First, we'll need to find the number of moles of methane in the given volume. The molar volume of an ideal gas under standard temperature and pressure (STP: 273.15K and 1 atm) is 22.41 L/mol. We can convert the volume given from ft³ to L and then find the number of moles using the ideal gas law. Given, volume of methane = \(10.7 × 10^9\) ft³. To convert ft³ to liters (L), we use the conversion factor: \(1 \: ft^3 = 28.3168466 \: L\) Volume of methane in liters = \(10.7 × 10^9 \: ft^3 * 28.3168466 \: L/ft^3 = 3.0272 × 10^{11} \: L\) Now, use the ideal gas law to find the moles of methane: \(PV = nRT\), where P = pressure (atm), V = volume (L), n = moles, R = gas constant 0.08206 (\(L \cdot atm / (mol \cdot K)\)), and T = temperature in Kelvin (K). Temperature in Kelvin = \(273.15 + 25 = 298.15 \: K。\) We know that it is at atmospheric pressure, i.e., P = 1 atm. So, we can calculate n as follows: \(n = \frac{PV}{RT} = \frac{(1 \: atm)(3.0272 \times 10^{11} \: L)}{(0.08206 \: L \cdot atm / (mol \cdot K))(298.15 \: K)} = 1.236 \times 10^{10} \: mol\) The mole ratio of methane to methanol in the reaction is 1:1; thus, the same number of moles will be formed. Next, we will use the density formula \(mass = (density)(volume)\) to find the volume of methanol formed. First, find the mass of methanol: \(mass\ of\ methanol = (1.236 × 10^{10} \: mol)(32.04 \: g/mol) = 3.960 \times 10^{11} \: g\) Now, calculate the volume using the given density of methanol: \(\frac{mass}{density} = \frac{3.960 \times 10^{11} \: g}{0.791 \: g/mL} = 5.007 \times 10^{11} \: mL\)

For the combustion of methane: \(CH_4(g) + 2 O_2(g) \rightarrow CO_2(g) + 2 H_2O(l)\) For the combustion of methanol: \(CH_3OH(l) + \frac{3}{2} O_2(g) \rightarrow CO_2(g) + 2 H_2O(l)\)
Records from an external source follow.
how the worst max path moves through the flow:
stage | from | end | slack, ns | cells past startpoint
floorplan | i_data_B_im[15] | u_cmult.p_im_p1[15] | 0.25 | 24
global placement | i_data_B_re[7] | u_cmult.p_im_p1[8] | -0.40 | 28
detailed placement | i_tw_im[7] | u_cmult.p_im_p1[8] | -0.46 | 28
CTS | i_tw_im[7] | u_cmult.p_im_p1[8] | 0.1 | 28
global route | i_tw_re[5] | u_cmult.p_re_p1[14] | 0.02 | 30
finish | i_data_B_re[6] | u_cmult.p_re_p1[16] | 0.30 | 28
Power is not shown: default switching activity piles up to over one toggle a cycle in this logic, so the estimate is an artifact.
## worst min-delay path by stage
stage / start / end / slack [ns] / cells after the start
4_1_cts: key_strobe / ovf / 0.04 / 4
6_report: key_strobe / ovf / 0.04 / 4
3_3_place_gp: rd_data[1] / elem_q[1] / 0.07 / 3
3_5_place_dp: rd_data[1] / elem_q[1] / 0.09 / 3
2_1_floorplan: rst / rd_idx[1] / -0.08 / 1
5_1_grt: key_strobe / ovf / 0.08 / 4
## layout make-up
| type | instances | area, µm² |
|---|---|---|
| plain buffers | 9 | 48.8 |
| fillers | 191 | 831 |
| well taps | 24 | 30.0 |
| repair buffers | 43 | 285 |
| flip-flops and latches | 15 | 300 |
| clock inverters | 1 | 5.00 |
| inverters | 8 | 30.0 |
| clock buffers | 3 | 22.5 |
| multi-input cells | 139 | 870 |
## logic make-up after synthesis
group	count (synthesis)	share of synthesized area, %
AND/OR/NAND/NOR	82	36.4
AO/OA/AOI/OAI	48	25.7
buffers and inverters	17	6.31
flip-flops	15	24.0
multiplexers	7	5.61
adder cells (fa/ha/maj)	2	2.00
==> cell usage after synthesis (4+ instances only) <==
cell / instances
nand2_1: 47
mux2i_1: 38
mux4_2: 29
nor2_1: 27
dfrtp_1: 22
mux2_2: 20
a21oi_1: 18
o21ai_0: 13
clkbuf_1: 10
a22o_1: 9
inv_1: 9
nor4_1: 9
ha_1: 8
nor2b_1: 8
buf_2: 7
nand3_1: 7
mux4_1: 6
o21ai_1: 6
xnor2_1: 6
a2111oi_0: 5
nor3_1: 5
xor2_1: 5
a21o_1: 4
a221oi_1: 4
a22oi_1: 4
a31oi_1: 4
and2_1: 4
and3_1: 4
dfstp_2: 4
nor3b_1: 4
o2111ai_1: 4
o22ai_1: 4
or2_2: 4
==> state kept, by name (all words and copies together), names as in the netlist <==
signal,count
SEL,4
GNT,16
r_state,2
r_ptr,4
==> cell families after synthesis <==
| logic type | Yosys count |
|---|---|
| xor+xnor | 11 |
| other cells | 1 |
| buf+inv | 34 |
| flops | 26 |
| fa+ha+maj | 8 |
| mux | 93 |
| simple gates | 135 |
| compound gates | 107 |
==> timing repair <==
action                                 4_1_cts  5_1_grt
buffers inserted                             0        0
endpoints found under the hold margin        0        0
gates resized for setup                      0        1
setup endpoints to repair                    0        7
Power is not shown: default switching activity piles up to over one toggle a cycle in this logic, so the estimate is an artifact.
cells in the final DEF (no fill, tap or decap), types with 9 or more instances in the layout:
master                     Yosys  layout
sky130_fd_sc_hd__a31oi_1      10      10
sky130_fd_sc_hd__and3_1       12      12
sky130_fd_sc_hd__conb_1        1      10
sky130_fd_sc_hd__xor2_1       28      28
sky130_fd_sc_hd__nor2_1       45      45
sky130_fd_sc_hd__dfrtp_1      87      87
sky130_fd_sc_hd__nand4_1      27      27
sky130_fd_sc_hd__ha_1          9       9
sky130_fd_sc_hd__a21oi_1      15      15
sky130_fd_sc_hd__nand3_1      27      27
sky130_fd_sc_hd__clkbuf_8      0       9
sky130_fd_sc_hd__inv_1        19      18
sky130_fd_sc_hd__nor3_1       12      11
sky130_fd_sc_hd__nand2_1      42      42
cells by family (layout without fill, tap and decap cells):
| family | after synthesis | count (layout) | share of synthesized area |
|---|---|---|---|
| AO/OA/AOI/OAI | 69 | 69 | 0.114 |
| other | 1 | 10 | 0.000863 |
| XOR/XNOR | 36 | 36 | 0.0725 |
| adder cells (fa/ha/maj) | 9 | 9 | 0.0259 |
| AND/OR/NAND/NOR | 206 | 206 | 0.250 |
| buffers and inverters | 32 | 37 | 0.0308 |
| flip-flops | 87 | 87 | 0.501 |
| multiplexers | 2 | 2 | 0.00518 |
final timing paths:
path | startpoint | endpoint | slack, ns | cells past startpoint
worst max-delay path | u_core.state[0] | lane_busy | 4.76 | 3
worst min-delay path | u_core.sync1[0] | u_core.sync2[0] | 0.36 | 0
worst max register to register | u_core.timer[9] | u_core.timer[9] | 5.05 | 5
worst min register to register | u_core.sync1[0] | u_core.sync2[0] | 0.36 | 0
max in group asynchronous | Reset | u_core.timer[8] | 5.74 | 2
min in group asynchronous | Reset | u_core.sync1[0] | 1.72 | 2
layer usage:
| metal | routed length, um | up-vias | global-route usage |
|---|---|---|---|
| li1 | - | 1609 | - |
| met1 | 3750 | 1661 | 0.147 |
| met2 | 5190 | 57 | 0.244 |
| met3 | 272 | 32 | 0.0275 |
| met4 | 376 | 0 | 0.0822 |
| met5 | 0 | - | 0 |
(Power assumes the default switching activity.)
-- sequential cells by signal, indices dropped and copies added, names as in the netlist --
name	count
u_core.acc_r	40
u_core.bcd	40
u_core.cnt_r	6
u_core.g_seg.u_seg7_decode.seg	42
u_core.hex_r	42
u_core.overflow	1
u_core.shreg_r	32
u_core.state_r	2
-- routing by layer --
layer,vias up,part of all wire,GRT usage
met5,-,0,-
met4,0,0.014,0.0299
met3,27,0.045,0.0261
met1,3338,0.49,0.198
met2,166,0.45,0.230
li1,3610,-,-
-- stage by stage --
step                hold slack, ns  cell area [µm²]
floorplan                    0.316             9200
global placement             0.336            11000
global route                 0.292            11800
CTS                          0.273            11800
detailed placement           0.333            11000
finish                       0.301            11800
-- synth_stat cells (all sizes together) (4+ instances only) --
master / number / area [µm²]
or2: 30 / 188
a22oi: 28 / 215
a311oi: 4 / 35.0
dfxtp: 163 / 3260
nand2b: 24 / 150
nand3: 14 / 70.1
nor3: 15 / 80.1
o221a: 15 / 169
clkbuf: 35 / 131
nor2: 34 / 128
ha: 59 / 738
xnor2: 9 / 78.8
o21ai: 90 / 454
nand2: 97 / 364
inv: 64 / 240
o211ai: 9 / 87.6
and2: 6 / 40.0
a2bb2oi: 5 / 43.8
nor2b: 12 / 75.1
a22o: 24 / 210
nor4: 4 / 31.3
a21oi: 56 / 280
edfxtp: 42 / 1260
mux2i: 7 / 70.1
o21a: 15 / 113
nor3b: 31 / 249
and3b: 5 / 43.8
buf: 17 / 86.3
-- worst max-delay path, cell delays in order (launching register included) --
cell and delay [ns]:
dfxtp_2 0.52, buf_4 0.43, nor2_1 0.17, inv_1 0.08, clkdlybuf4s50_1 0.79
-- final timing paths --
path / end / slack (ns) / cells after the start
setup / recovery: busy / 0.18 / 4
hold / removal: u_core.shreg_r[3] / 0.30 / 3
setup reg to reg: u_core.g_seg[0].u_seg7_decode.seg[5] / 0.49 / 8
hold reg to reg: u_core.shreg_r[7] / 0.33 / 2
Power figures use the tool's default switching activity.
### src/flat_wrapper.sv
// flat-port wrapper written by rule: the top's interface ports become plain ports
module mem_bank_write_arbiter_flat 
#(
  parameter int                    DATA_WIDTH     = 8,
  parameter int                    DEPTH          = 18,
  parameter logic [DATA_WIDTH-1:0] CLEAR_VALUE    = '0,
  parameter bit                    CLEAR_ON_RESET = 1'b1
)
  (clk, reset, bus_pipe_we, bus_pipe_addr, bus_pipe_data, bus_host_valid, bus_host_addr, bus_host_data, bus_clear_req, bus_host_ready, bus_busy, bus_pipe_drop, bus_mem_wea, bus_mem_addra, bus_mem_dia);
  mem_bank_write_arbiter_if #(.DATA_WIDTH(DATA_WIDTH), .DEPTH(DEPTH)) bus_i ();
  input  logic clk;
  input  logic reset;
  input wire logic [$bits(bus_i.pipe_we)-1:0] bus_pipe_we;
  input wire logic [$bits(bus_i.pipe_addr)-1:0] bus_pipe_addr;
  input wire logic [$bits(bus_i.pipe_data)-1:0] bus_pipe_data;
  input wire logic [$bits(bus_i.host_valid)-1:0] bus_host_valid;
  input wire logic [$bits(bus_i.host_addr)-1:0] bus_host_addr;
  input wire logic [$bits(bus_i.host_data)-1:0] bus_host_data;
  input wire logic [$bits(bus_i.clear_req)-1:0] bus_clear_req;
  output wire logic [$bits(bus_i.host_ready)-1:0] bus_host_ready;
  output wire logic [$bits(bus_i.busy)-1:0] bus_busy;
  output wire logic [$bits(bus_i.pipe_drop)-1:0] bus_pipe_drop;
  output wire logic [$bits(bus_i.mem_wea)-1:0] bus_mem_wea;
  output wire logic [$bits(bus_i.mem_addra)-1:0] bus_mem_addra;
  output wire logic [$bits(bus_i.mem_dia)-1:0] bus_mem_dia;
  assign bus_i.pipe_we = bus_pipe_we;
  assign bus_i.pipe_addr = bus_pipe_addr;
  assign bus_i.pipe_data = bus_pipe_data;
  assign bus_i.host_valid = bus_host_valid;
  assign bus_i.host_addr = bus_host_addr;
  assign bus_i.host_data = bus_host_data;
  assign bus_i.clear_req = bus_clear_req;
  assign bus_host_ready = bus_i.host_ready;
  assign bus_busy = bus_i.busy;
  assign bus_pipe_drop = bus_i.pipe_drop;
  assign bus_mem_wea = bus_i.mem_wea;
  assign bus_mem_addra = bus_i.mem_addra;
  assign bus_mem_dia = bus_i.mem_dia;
  mem_bank_write_arbiter #(.DATA_WIDTH(DATA_WIDTH), .DEPTH(DEPTH), .CLEAR_VALUE(CLEAR_VALUE), .CLEAR_ON_RESET(CLEAR_ON_RESET)) u_core (.clk(clk), .reset(reset), .bus(bus_i));
endmodule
Use the balanced chemical equation and available enthalpy change data for the reactions to calculate the total enthalpy change for both the complete combustion of methane and methanol. Enthalpy change for complete combustion of methane: ΔH°(CH₄) = -890 kJ/mol (enthalpy change for the combustion of one mole of methane) Total enthalpy change for methane = ΔH°(CH₄) × moles of methane = \((-890 \: kJ/mol)(1.236 \times 10^{10} \: mol) = -1.101 \times 10^{13} \: kJ\) ΔH°(CH₃OH) = -726 kJ/mol (enthalpy change for the combustion of one mole of methanol) Total enthalpy change for complete combustion of methanol = ΔH°(CH₃OH) × moles of methanol = \((-726 \: kJ/mol)(1.236 \times 10^{10} \: mol) = -8.983 \times 10^{12} \: kJ\)

Given the density of liquid methane, 0.466 g/mL, and liquid methanol, 0.791 g/mL, calculate enthalpy changes per unit volume for both. Enthalpy change per unit volume of methane = ΔH°(CH₄) × (\(\frac{g}{mL}\)) \(-890 \: kJ/mol \cdot \frac{0.466 \: g/mL}{16.04 \: g/mol} = -25.73 \: kJ/mL\) Enthalpy change per unit volume of methanol = ΔH°(CH₃OH) × (\(\frac{g}{mL}\)) \(-726 \: kJ/mol \cdot \frac{0.791 \: g/mL}{32.04 \: g/mol} = -17.88 \: kJ/mL\) Comparing the enthalpy changes per unit volume, liquid methane (-25.73 kJ/mL) has a higher enthalpy of combustion compared to liquid methanol (-17.88 kJ/mL). From the standpoint of energy production, methane is a more efficient substance to combust per unit volume.